Politica
“Proteção constitucional encontra dificuldades na implementação em Angola”, admite Governo
O Governo reconhece a necessidade de reduzir o fosso entre a lei e a prática na proteção dos direitos da criança e da jovem mulher em Angola, afirmou esta segunda-feira, 2, em Luanda, o ministro de Estado e Chefe da Casa Civil do Presidente da República, Dionísio da Fonseca.
Segundo o governante, a Constituição da República de Angola consagra uma proteção ampla e especial às crianças e aos jovens, reforçada por diversas legislações ordinárias orientadas para o desenvolvimento integral deste grupo social. Contudo, frisou que o principal desafio que se coloca ao país “é mais do que legislar”, sendo essencial garantir a aplicação efectiva das normas aprovadas.

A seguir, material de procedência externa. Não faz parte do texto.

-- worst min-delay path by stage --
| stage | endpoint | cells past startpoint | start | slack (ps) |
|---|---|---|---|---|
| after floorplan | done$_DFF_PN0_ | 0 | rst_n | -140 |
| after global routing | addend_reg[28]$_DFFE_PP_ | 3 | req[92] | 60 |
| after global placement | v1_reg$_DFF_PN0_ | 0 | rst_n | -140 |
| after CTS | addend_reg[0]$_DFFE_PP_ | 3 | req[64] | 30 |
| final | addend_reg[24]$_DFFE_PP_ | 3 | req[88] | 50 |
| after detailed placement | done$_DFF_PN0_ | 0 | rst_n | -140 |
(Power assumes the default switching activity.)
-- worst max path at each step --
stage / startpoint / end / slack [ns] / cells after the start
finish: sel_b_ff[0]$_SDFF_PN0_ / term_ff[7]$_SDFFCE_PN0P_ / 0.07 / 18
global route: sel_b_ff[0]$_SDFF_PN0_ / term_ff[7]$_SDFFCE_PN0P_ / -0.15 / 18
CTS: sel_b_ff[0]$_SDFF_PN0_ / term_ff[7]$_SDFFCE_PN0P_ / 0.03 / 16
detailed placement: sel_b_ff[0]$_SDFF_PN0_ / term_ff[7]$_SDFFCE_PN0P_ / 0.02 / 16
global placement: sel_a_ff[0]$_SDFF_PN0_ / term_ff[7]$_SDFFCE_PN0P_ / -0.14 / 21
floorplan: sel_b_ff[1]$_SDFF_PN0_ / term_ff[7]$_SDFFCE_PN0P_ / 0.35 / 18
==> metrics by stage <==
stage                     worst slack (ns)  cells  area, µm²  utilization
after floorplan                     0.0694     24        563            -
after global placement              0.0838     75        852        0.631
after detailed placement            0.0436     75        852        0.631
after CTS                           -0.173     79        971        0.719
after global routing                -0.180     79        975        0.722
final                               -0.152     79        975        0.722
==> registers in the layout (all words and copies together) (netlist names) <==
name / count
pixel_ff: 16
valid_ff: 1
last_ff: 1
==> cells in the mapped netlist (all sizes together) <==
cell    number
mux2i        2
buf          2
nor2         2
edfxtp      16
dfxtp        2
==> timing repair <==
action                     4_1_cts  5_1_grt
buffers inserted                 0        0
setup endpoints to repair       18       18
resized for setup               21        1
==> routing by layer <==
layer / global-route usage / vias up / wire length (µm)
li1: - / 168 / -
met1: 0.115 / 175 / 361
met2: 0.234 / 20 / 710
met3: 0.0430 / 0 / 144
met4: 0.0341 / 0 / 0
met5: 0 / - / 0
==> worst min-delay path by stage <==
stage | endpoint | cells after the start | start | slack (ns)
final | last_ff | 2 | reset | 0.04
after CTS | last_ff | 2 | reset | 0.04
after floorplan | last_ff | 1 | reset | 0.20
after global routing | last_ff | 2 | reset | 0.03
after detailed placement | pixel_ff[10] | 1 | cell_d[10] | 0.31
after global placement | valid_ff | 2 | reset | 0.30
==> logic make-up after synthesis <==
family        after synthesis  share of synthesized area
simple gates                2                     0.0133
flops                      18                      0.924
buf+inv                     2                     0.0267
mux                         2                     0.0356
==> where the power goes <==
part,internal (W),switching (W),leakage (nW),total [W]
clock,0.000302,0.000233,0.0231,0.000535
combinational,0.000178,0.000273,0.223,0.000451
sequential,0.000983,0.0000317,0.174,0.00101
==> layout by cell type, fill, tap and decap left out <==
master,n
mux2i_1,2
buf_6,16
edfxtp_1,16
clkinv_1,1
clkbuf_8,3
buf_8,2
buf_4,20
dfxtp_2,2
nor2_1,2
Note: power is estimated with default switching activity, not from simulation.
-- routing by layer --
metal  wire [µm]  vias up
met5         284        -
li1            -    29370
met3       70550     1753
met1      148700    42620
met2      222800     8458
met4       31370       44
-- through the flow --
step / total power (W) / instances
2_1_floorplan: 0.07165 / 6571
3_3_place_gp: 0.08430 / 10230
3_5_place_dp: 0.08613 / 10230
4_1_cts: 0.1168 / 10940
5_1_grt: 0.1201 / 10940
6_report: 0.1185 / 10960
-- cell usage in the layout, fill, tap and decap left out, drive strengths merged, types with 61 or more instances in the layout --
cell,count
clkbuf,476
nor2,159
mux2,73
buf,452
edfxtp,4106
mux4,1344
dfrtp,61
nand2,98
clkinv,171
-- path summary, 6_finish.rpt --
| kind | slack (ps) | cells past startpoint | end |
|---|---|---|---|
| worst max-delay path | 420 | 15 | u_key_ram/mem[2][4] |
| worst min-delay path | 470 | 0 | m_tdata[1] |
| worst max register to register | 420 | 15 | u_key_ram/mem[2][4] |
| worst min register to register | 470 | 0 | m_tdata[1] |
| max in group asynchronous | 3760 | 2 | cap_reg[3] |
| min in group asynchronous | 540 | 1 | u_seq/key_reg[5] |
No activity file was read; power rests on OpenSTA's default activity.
--- src/sv/swm_ring.sv ---
// ----------------------------------------------------------------------------
// Arrival ring
// Samples in arrival order, one write port and one registered read port.
// ----------------------------------------------------------------------------
module swm_ring #(
  parameter int AW = 6,
  parameter int W  = 16
) (
  input  logic          clk,
  input  logic          wr_en,
  input  logic [AW-1:0] wr_addr,
  input  logic [W-1:0]  wr_data,
  input  logic          rd_en,
  input  logic [AW-1:0] rd_addr,
  output logic [W-1:0]  rd_data
);

  logic [W-1:0] mem [2**AW];

  always_ff @(posedge clk) begin
    if (wr_en) begin
      mem[wr_addr] <= wr_data;
    end
    if (rd_en) begin
      rd_data <= mem[rd_addr];
    end
  end

endmodule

“O nosso compromisso deverá ser reduzir o fosso entre a lex e a práxis, para que a lei exista, mas também para que a prática não falhe, e ambas sejam coerentes e convergentes”, sublinhou Dionísio da Fonseca.

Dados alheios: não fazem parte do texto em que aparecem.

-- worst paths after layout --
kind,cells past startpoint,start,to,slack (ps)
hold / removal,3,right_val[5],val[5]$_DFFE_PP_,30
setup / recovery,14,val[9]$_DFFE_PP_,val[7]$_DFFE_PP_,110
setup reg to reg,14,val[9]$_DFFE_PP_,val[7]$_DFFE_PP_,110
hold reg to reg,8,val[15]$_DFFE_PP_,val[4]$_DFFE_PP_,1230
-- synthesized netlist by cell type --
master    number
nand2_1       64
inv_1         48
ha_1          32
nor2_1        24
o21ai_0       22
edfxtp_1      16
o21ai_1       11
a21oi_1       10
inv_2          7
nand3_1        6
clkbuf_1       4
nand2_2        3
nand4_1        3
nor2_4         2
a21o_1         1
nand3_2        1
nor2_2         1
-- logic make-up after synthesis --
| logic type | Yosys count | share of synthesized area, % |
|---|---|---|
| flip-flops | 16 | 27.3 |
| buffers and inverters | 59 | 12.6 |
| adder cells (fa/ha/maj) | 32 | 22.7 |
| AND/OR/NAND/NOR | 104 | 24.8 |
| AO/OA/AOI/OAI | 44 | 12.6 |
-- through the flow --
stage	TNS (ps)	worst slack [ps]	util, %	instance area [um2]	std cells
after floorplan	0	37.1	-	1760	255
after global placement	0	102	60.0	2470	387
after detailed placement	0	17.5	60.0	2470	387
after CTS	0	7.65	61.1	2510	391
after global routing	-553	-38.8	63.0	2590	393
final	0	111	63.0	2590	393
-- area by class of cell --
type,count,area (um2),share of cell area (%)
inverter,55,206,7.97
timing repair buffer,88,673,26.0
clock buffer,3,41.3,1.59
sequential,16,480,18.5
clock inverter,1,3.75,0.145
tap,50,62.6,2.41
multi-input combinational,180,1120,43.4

O ministro alertou ainda para a necessidade de impedir que a lei sucumba à prática, defendendo uma actuação consistente das instituições para assegurar a proteção real e efectiva das jovens mulheres e das crianças, em conformidade com os princípios constitucionais e os compromissos internacionais assumidos por Angola.
Dionísio da Fonseca falava na abertura do Fórum Constitucional sobre os Direitos e Garantias da Jovem Mulher e da Criança, que decorre em Luanda, em representação do Presidente da República e presidente em exercício da União Africana (UA), João Lourenço.
No seu discurso, o governante recorreu a dados da União Africana e de agências do Sistema das Nações Unidas para ilustrar o quadro que classificou de “desafiante” no continente africano. De acordo com essas estatísticas, cerca de 40% das raparigas da África Ocidental e Central constituem família antes dos 18 anos, enquanto o continente africano é responsável por aproximadamente 25% das gravidezes na adolescência a nível mundial.